# What needs to be done:
Write out every line of the data below exactly as given.

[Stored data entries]
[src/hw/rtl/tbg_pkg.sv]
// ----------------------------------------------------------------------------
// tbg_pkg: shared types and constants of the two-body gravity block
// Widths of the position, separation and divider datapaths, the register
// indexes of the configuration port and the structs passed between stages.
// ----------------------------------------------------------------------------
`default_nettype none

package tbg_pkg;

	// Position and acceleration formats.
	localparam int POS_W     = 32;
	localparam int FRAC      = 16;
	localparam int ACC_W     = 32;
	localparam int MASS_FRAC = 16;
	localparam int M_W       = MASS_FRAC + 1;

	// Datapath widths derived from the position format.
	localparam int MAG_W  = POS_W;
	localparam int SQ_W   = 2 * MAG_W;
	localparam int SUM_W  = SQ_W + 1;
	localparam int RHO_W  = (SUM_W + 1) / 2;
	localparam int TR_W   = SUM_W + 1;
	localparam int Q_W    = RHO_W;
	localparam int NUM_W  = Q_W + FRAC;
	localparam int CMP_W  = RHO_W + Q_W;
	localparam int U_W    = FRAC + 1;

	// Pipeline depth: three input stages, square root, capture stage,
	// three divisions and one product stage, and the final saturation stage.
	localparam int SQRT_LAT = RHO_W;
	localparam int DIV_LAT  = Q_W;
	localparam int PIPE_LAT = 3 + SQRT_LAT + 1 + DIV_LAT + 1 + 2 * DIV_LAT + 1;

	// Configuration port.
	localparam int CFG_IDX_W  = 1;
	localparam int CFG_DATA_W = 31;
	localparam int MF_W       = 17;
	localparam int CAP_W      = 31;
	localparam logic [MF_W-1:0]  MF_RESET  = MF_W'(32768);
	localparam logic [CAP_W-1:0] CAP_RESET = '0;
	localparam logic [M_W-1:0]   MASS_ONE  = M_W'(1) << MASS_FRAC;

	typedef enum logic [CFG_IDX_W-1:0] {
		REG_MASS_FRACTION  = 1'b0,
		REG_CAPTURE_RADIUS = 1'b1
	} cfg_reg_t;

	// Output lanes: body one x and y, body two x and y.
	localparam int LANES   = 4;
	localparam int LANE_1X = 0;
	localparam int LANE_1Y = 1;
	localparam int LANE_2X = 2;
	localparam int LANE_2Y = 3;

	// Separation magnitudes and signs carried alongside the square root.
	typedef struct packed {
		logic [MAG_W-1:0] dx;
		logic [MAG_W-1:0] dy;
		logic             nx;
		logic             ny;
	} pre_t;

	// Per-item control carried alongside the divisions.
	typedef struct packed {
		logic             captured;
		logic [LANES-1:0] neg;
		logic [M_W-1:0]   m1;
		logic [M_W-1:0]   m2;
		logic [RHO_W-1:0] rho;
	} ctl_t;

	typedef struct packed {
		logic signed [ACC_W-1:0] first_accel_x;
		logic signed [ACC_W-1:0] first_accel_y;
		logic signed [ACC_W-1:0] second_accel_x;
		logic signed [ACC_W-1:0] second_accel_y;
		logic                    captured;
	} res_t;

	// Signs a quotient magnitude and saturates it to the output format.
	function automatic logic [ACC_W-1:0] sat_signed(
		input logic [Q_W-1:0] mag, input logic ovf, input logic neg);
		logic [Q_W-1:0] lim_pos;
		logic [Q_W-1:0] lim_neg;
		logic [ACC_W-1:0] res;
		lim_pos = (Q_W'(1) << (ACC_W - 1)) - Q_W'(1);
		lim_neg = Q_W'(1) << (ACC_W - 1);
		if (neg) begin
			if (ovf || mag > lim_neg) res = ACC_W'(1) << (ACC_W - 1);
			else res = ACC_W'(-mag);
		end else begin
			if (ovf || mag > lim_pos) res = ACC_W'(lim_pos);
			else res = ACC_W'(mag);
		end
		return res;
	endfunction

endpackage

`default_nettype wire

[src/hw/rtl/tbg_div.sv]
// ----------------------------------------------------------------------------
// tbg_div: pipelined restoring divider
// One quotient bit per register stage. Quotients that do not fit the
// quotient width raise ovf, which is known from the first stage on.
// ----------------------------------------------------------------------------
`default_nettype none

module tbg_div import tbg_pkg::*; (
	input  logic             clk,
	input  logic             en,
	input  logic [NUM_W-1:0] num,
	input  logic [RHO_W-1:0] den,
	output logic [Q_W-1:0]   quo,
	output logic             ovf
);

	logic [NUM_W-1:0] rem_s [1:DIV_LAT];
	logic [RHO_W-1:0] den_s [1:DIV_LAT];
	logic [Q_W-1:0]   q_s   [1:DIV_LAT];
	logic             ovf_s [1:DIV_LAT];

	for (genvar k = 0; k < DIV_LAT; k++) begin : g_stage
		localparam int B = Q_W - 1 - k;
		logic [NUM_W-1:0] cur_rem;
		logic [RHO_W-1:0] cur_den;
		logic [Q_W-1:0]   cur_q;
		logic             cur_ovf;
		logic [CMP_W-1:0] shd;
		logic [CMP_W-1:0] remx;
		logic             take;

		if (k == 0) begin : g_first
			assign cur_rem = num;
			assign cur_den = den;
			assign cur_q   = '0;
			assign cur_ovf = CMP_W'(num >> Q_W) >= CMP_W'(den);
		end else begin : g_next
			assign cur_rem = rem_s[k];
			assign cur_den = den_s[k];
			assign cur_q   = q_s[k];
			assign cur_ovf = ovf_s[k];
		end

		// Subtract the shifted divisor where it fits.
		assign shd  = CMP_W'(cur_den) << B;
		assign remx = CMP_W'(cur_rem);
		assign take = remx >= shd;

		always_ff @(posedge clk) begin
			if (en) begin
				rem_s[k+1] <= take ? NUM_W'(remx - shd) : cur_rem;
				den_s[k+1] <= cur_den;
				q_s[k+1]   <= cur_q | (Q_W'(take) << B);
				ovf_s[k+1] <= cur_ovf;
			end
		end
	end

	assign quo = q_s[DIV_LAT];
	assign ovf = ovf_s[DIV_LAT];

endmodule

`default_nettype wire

# Answer section:
[src/hw/rtl/tbg_pkg.sv]
// ----------------------------------------------------------------------------
// tbg_pkg: shared types and constants of the two-body gravity block
// Widths of the position, separation and divider datapaths, the register
// indexes of the configuration port and the structs passed between stages.
// ----------------------------------------------------------------------------
`default_nettype none

package tbg_pkg;

	// Position and acceleration formats.
	localparam int POS_W     = 32;
	localparam int FRAC      = 16;
	localparam int ACC_W     = 32;
	localparam int MASS_FRAC = 16;
	localparam int M_W       = MASS_FRAC + 1;

	// Datapath widths derived from the position format.
	localparam int MAG_W  = POS_W;
	localparam int SQ_W   = 2 * MAG_W;
	localparam int SUM_W  = SQ_W + 1;
	localparam int RHO_W  = (SUM_W + 1) / 2;
	localparam int TR_W   = SUM_W + 1;
	localparam int Q_W    = RHO_W;
	localparam int NUM_W  = Q_W + FRAC;
	localparam int CMP_W  = RHO_W + Q_W;
	localparam int U_W    = FRAC + 1;

	// Pipeline depth: three input stages, square root, capture stage,
	// three divisions and one product stage, and the final saturation stage.
	localparam int SQRT_LAT = RHO_W;
	localparam int DIV_LAT  = Q_W;
	localparam int PIPE_LAT = 3 + SQRT_LAT + 1 + DIV_LAT + 1 + 2 * DIV_LAT + 1;

	// Configuration port.
	localparam int CFG_IDX_W  = 1;
	localparam int CFG_DATA_W = 31;
	localparam int MF_W       = 17;
	localparam int CAP_W      = 31;
	localparam logic [MF_W-1:0]  MF_RESET  = MF_W'(32768);
	localparam logic [CAP_W-1:0] CAP_RESET = '0;
	localparam logic [M_W-1:0]   MASS_ONE  = M_W'(1) << MASS_FRAC;

	typedef enum logic [CFG_IDX_W-1:0] {
		REG_MASS_FRACTION  = 1'b0,
		REG_CAPTURE_RADIUS = 1'b1
	} cfg_reg_t;

	// Output lanes: body one x and y, body two x and y.
	localparam int LANES   = 4;
	localparam int LANE_1X = 0;
	localparam int LANE_1Y = 1;
	localparam int LANE_2X = 2;
	localparam int LANE_2Y = 3;

	// Separation magnitudes and signs carried alongside the square root.
	typedef struct packed {
		logic [MAG_W-1:0] dx;
		logic [MAG_W-1:0] dy;
		logic             nx;
		logic             ny;
	} pre_t;

	// Per-item control carried alongside the divisions.
	typedef struct packed {
		logic             captured;
		logic [LANES-1:0] neg;
		logic [M_W-1:0]   m1;
		logic [M_W-1:0]   m2;
		logic [RHO_W-1:0] rho;
	} ctl_t;

	typedef struct packed {
		logic signed [ACC_W-1:0] first_accel_x;
		logic signed [ACC_W-1:0] first_accel_y;
		logic signed [ACC_W-1:0] second_accel_x;
		logic signed [ACC_W-1:0] second_accel_y;
		logic                    captured;
	} res_t;

	// Signs a quotient magnitude and saturates it to the output format.
	function automatic logic [ACC_W-1:0] sat_signed(
		input logic [Q_W-1:0] mag, input logic ovf, input logic neg);
		logic [Q_W-1:0] lim_pos;
		logic [Q_W-1:0] lim_neg;
		logic [ACC_W-1:0] res;
		lim_pos = (Q_W'(1) << (ACC_W - 1)) - Q_W'(1);
		lim_neg = Q_W'(1) << (ACC_W - 1);
		if (neg) begin
			if (ovf || mag > lim_neg) res = ACC_W'(1) << (ACC_W - 1);
			else res = ACC_W'(-mag);
		end else begin
			if (ovf || mag > lim_pos) res = ACC_W'(lim_pos);
			else res = ACC_W'(mag);
		end
		return res;
	endfunction

endpackage

`default_nettype wire

[src/hw/rtl/tbg_div.sv]
// ----------------------------------------------------------------------------
// tbg_div: pipelined restoring divider
// One quotient bit per register stage. Quotients that do not fit the
// quotient width raise ovf, which is known from the first stage on.
// ----------------------------------------------------------------------------
`default_nettype none

module tbg_div import tbg_pkg::*; (
	input  logic             clk,
	input  logic             en,
	input  logic [NUM_W-1:0] num,
	input  logic [RHO_W-1:0] den,
	output logic [Q_W-1:0]   quo,
	output logic             ovf
);

	logic [NUM_W-1:0] rem_s [1:DIV_LAT];
	logic [RHO_W-1:0] den_s [1:DIV_LAT];
	logic [Q_W-1:0]   q_s   [1:DIV_LAT];
	logic             ovf_s [1:DIV_LAT];

	for (genvar k = 0; k < DIV_LAT; k++) begin : g_stage
		localparam int B = Q_W - 1 - k;
		logic [NUM_W-1:0] cur_rem;
		logic [RHO_W-1:0] cur_den;
		logic [Q_W-1:0]   cur_q;
		logic             cur_ovf;
		logic [CMP_W-1:0] shd;
		logic [CMP_W-1:0] remx;
		logic             take;

		if (k == 0) begin : g_first
			assign cur_rem = num;
			assign cur_den = den;
			assign cur_q   = '0;
			assign cur_ovf = CMP_W'(num >> Q_W) >= CMP_W'(den);
		end else begin : g_next
			assign cur_rem = rem_s[k];
			assign cur_den = den_s[k];
			assign cur_q   = q_s[k];
			assign cur_ovf = ovf_s[k];
		end

		// Subtract the shifted divisor where it fits.
		assign shd  = CMP_W'(cur_den) << B;
		assign remx = CMP_W'(cur_rem);
		assign take = remx >= shd;

		always_ff @(posedge clk) begin
			if (en) begin
				rem_s[k+1] <= take ? NUM_W'(remx - shd) : cur_rem;
				den_s[k+1] <= cur_den;
				q_s[k+1]   <= cur_q | (Q_W'(take) << B);
				ovf_s[k+1] <= cur_ovf;
			end
		end
	end

	assign quo = q_s[DIV_LAT];
	assign ovf = ovf_s[DIV_LAT];

endmodule

`default_nettype wire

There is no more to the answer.